Steve Lipner, Microsoft's director of security assurance, said in an email interview this week that any old code containing security flaws will be removed and replaced in upcoming releases of Windows .Net Server and Windows XP SP1.
Lipner declined to address the question of whether patches would be issued for other Windows versions currently in use. A Microsoft spokesperson, however, confirmed that for now the only plan is to update new versions of the operating system.
"At some point, software becomes mature, which translates into 'We've moved on, folks, and you should too,'" says Dan Kusnetzky, vice president of system software research at IDC, an industry analyst firm based in Framingham, Mass. "Vendors usually have a cutoff date and after that certain time, software goes into a maintenance mode and they do very little development on it. Windows 98 is four or five years old."
The decision was based on Microsoft's four-month old Trusthworthy Computing initiative, which Chairman Bill Gates said prioritized security over the creation of new features.
Tear Out Troublesome Code
The announcement, however, has been followed by myriad vulnerability announcements and resulting criticism that the company isn't doing enough fast enough.
Now, Microsoft has upped the ante of its security promises by saying it will tear out troublesome code that has climbed the evolutionary ladder from early Windows versions to the latest releases, which are reportedly double in size to their Windows 95 predecessor.
But just as some old coding has hung on through the years, millions of corporate users have hung on just as fiercely to their older versions of Windows. Kusnetzky estimates that there are more than 140 million copies of Windows 98 still in use. And about seven years after it first hit the streets, there are still about 65 million copies of Windows 95 being used in American companies.
And that means more than 200 million corporate users won't be rid of any unsecure code lurking in their systems until they upgrade.
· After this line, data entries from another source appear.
File: src/rtl/gwf_pkg.sv
`default_nettype none

package gwf_pkg;

    // field widths of the channels
    localparam int OP_W       = 2;
    localparam int COORD_W    = 5;
    localparam int KIND_W     = 3;
    localparam int IDX_W      = 7;
    localparam int HEAD_W     = 2;
    localparam int TURN_W     = 3;
    localparam int LEN_W      = 8;
    localparam int ENTRY_W    = 2;
    localparam int CFG_IDX_W  = 2;
    localparam int CFG_DATA_W = 5;

    typedef enum logic [OP_W-1:0] {
        OP_WRITE   = 2'd0,
        OP_STEP    = 2'd1,
        OP_READ    = 2'd2,
        OP_RESTART = 2'd3
    } t_op;

    localparam logic [KIND_W-1:0] KIND_BLANK = 3'd0;
    localparam logic [KIND_W-1:0] KIND_TRACK = 3'd1;
    localparam logic [KIND_W-1:0] KIND_GOAL  = 3'd2;
    localparam logic [KIND_W-1:0] KIND_ROBOT = 3'd3;

    localparam logic [TURN_W-1:0] TURN_NONE  = 3'd0;
    localparam logic [TURN_W-1:0] TURN_LEFT  = 3'd1;
    localparam logic [TURN_W-1:0] TURN_FWD   = 3'd2;
    localparam logic [TURN_W-1:0] TURN_RIGHT = 3'd3;
    localparam logic [TURN_W-1:0] TURN_BACK  = 3'd4;

    // turn codes as held on the path stack
    localparam logic [ENTRY_W-1:0] PT_L = 2'd0;
    localparam logic [ENTRY_W-1:0] PT_F = 2'd1;
    localparam logic [ENTRY_W-1:0] PT_R = 2'd2;
    localparam logic [ENTRY_W-1:0] PT_B = 2'd3;

    localparam logic [HEAD_W-1:0] DIR_N = 2'd0;
    localparam logic [HEAD_W-1:0] DIR_E = 2'd1;
    localparam logic [HEAD_W-1:0] DIR_S = 2'd2;
    localparam logic [HEAD_W-1:0] DIR_W = 2'd3;

    localparam logic [CFG_IDX_W-1:0] CFG_START_ROW  = 2'd0;
    localparam logic [CFG_IDX_W-1:0] CFG_START_COL  = 2'd1;
    localparam logic [CFG_IDX_W-1:0] CFG_START_HEAD = 2'd2;

    localparam logic [COORD_W-1:0] START_ROW_RST  = 5'd12;
    localparam logic [COORD_W-1:0] START_COL_RST  = 5'd1;
    localparam logic [HEAD_W-1:0]  START_HEAD_RST = 2'd1;

    // source of the map write port
    typedef enum logic [2:0] {
        GW_NONE  = 3'd0,
        GW_CLEAR = 3'd1,
        GW_CELL  = 3'd2,
        GW_OLD   = 3'd3,
        GW_NEW   = 3'd4
    } t_gw;

    typedef struct packed {
        logic in_ready;
        logic item_load;
        logic rd_sw;
        logic cap_ne;
        logic cap_sw;
        t_gw  gw_sel;
        logic clr_step;
        logic restart;
        logic dec_load;
        logic move;
        logic push;
        logic red_rd;
        logic red_wr;
        logic entry_cap;
        logic out_load;
    } t_cmd;

    typedef struct packed {
        logic in_valid;
        t_op  op;
        logic clr_last;
        logic goal;
        logic push_req;
        logic full;
        logic ge3;
        logic red_hit;
        logic out_free;
    } t_sts;

    typedef struct packed {
        logic               hit;
        logic [ENTRY_W-1:0] res;
    } t_red;

    // x-back-y shortening of the three turns at the top of the stack
    function automatic t_red reduce_rule(input logic [ENTRY_W-1:0] a,
                                         input logic [ENTRY_W-1:0] c);
        t_red r;
        r.hit = 1'b1;
        r.res = PT_B;
        priority if (a == PT_L && c == PT_R) begin
            r.res = PT_B;
        end else if (a == PT_L && c == PT_F) begin
            r.res = PT_R;
        end else if (a == PT_R && c == PT_L) begin
            r.res = PT_B;
        end else if (a == PT_F && c == PT_L) begin
            r.res = PT_R;
        end else if (a == PT_F && c == PT_F) begin
            r.res = PT_B;
        end else if (a == PT_L && c == PT_L) begin
            r.res = PT_F;
        end else begin
            r.hit = 1'b0;
        end
        return r;
    endfunction

    function automatic logic [ENTRY_W-1:0] turn_code(input logic [TURN_W-1:0] t);
        logic [ENTRY_W-1:0] c;
        unique case (t)
            TURN_LEFT:  c = PT_L;
            TURN_FWD:   c = PT_F;
            TURN_RIGHT: c = PT_R;
            default:    c = PT_B;
        endcase
        return c;
    endfunction

endpackage

`default_nettype wire

File: src/rtl/gwf_ctrl.sv
`default_nettype none

module gwf_ctrl import gwf_pkg::*; (
    input  logic i_clk,
    input  logic i_rst_n,
    input  t_sts i_sts,
    output t_cmd o_cmd
);

    typedef enum logic [15:0] {
        S_CLEAR    = 16'h0001,
        S_IDLE     = 16'h0002,
        S_DISP     = 16'h0004,
        S_LOOK_B   = 16'h0008,
        S_LOOK_C   = 16'h0010,
        S_DECIDE   = 16'h0020,
        S_MOVE     = 16'h0040,
        S_MARK     = 16'h0080,
        S_PUSH     = 16'h0100,
        S_RED_RD   = 16'h0200,
        S_RED_CHK  = 16'h0400,
        S_READ_CAP = 16'h0800,
        S_FIN_A    = 16'h1000,
        S_FIN_B    = 16'h2000,
        S_FIN_C    = 16'h4000,
        S_DONE     = 16'h8000
    } t_state;

    t_state r_state, n_state;

    always_ff @(posedge i_clk) begin
        if (!i_rst_n) begin
            r_state <= S_CLEAR;
        end else begin
            r_state <= n_state;
        end
    end

    always_comb begin
        n_state      = r_state;
        o_cmd        = '0;
        o_cmd.gw_sel = GW_NONE;
        unique case (r_state)
            S_CLEAR: begin
                o_cmd.gw_sel   = GW_CLEAR;
                o_cmd.clr_step = 1'b1;
                if (i_sts.clr_last) begin
                    n_state = S_IDLE;
                end
            end
            S_IDLE: begin
                o_cmd.in_ready  = 1'b1;
                o_cmd.item_load = i_sts.in_valid;
                if (i_sts.in_valid) begin
                    n_state = S_DISP;
                end
            end
            S_DISP: begin
                // north and east neighbours are read here for every operation
                unique case (i_sts.op)
                    OP_WRITE: begin
                        o_cmd.gw_sel = GW_CELL;
                        n_state      = S_FIN_A;
                    end
                    OP_STEP: begin
                        n_state = S_LOOK_B;
                    end
                    OP_READ: begin
                        n_state = S_READ_CAP;
                    end
                    OP_RESTART: begin
                        o_cmd.restart = 1'b1;
                        n_state       = S_FIN_A;
                    end
                endcase
            end
            S_LOOK_B: begin
                o_cmd.cap_ne = 1'b1;
                o_cmd.rd_sw  = 1'b1;
                n_state      = S_LOOK_C;
            end
            S_LOOK_C: begin
                o_cmd.cap_sw = 1'b1;
                n_state      = S_DECIDE;
            end
            S_DECIDE: begin
                o_cmd.dec_load = 1'b1;
                n_state        = i_sts.goal ? S_DONE : S_MOVE;
            end
            S_MOVE: begin
                o_cmd.gw_sel = GW_OLD;
                o_cmd.move   = 1'b1;
                n_state      = S_MARK;
            end
            S_MARK: begin
                o_cmd.gw_sel = GW_NEW;
                n_state      = i_sts.push_req ? S_PUSH : S_FIN_A;
            end
            S_PUSH: begin
                o_cmd.push = 1'b1;
                n_state    = i_sts.full ? S_FIN_A : S_RED_RD;
            end
            S_RED_RD: begin
                o_cmd.red_rd = 1'b1;
                n_state      = i_sts.ge3 ? S_RED_CHK : S_FIN_A;
            end
            S_RED_CHK: begin
                o_cmd.red_wr = i_sts.red_hit;
                n_state      = i_sts.red_hit ? S_RED_RD : S_FIN_A;
            end
            S_READ_CAP: begin
                o_cmd.entry_cap = 1'b1;
                n_state         = S_FIN_A;
            end
            S_FIN_A: begin
                n_state = S_FIN_B;
            end
            S_FIN_B: begin
                o_cmd.cap_ne = 1'b1;
                o_cmd.rd_sw  = 1'b1;
                n_state      = S_FIN_C;
            end
            S_FIN_C: begin
                o_cmd.cap_sw = 1'b1;
                n_state      = S_DONE;
            end
            S_DONE: begin
                if (i_sts.out_free) begin
                    o_cmd.out_load = 1'b1;
                    n_state        = S_IDLE;
                end
            end
            default: begin
                n_state = S_IDLE;
            end
        endcase
    end

    a_one_item: assert property (@(posedge i_clk) disable iff (!i_rst_n)
        o_cmd.item_load |=> !o_cmd.in_ready)
        else $error("second item taken while one is in work");

    a_red_depth: assert property (@(posedge i_clk) disable iff (!i_rst_n)
        o_cmd.red_wr |-> i_sts.ge3)
        else $error("path shortened with fewer than three turns");

    a_push_after_mark: assert property (@(posedge i_clk) disable iff (!i_rst_n)
        o_cmd.push |-> $past(o_cmd.gw_sel == GW_NEW))
        else $error("turn pushed without a completed move");

endmodule

`default_nettype wire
But Kusnetzky points out that they won't be any worse off tomorrow than they were yesterday.
"In terms of computer software, it's ancient," says Kusnetzky. "If they've kept their other software up to date -- virus software, firewall software -- then they're probably in as good a condition as they could hope to be in for software that old. But, obviously, some of the coding in that operating system needs attention."
Gordon Haff, an analyst at Nashua, N.H.-based analyst firm Illuminata, said he's glad that at least the new Windows versions will get that attention and shed some of the problems the operating systems have been carrying around for years.
"The old code wasn't developed with a lot of thought to threats," says Haff. "Windows 2000, actually, did break to a degree from the older code base. But it's still fair to say it's more focused on reliability, stability and scalability than on security specifically."
And Haff noted that the buzz around the delayed release of the Windows .Net server is that a lot of the code is being ripped out and replaced.
"Some of the delays are being laid at the feet of improving security," he added. "I've heard enough from enough different sources that the .Net release is being pushed out to incorporate new code, specifically in the security area."
Windows .Net server now is predicted to ship to manufacturers by the end of this year and hit the market by early in 2003.
Will Changes Affect Legacy Apps?
The removal of the old code has some analysts wondering how the move will affect corporate users' legacy applications, which very well could be using old coding to run.
"Most users will still see a usable system, but some will have to take explicit action to use older code that they require for application compatibility," said Microsoft's Lipner, who added that he's not sure how much code will be removed or replaced. "It's hard to say in terms of numbers or proportion. Some code will be removed from the system. Some will be supplied as separate directories -- not installed by default -- for customers who need it for compatibility. Much will be disabled by default."
Lipner added that he thinks code that is in line to be retired will include older utilities, compatibility packages and code that implements obsolete protocols.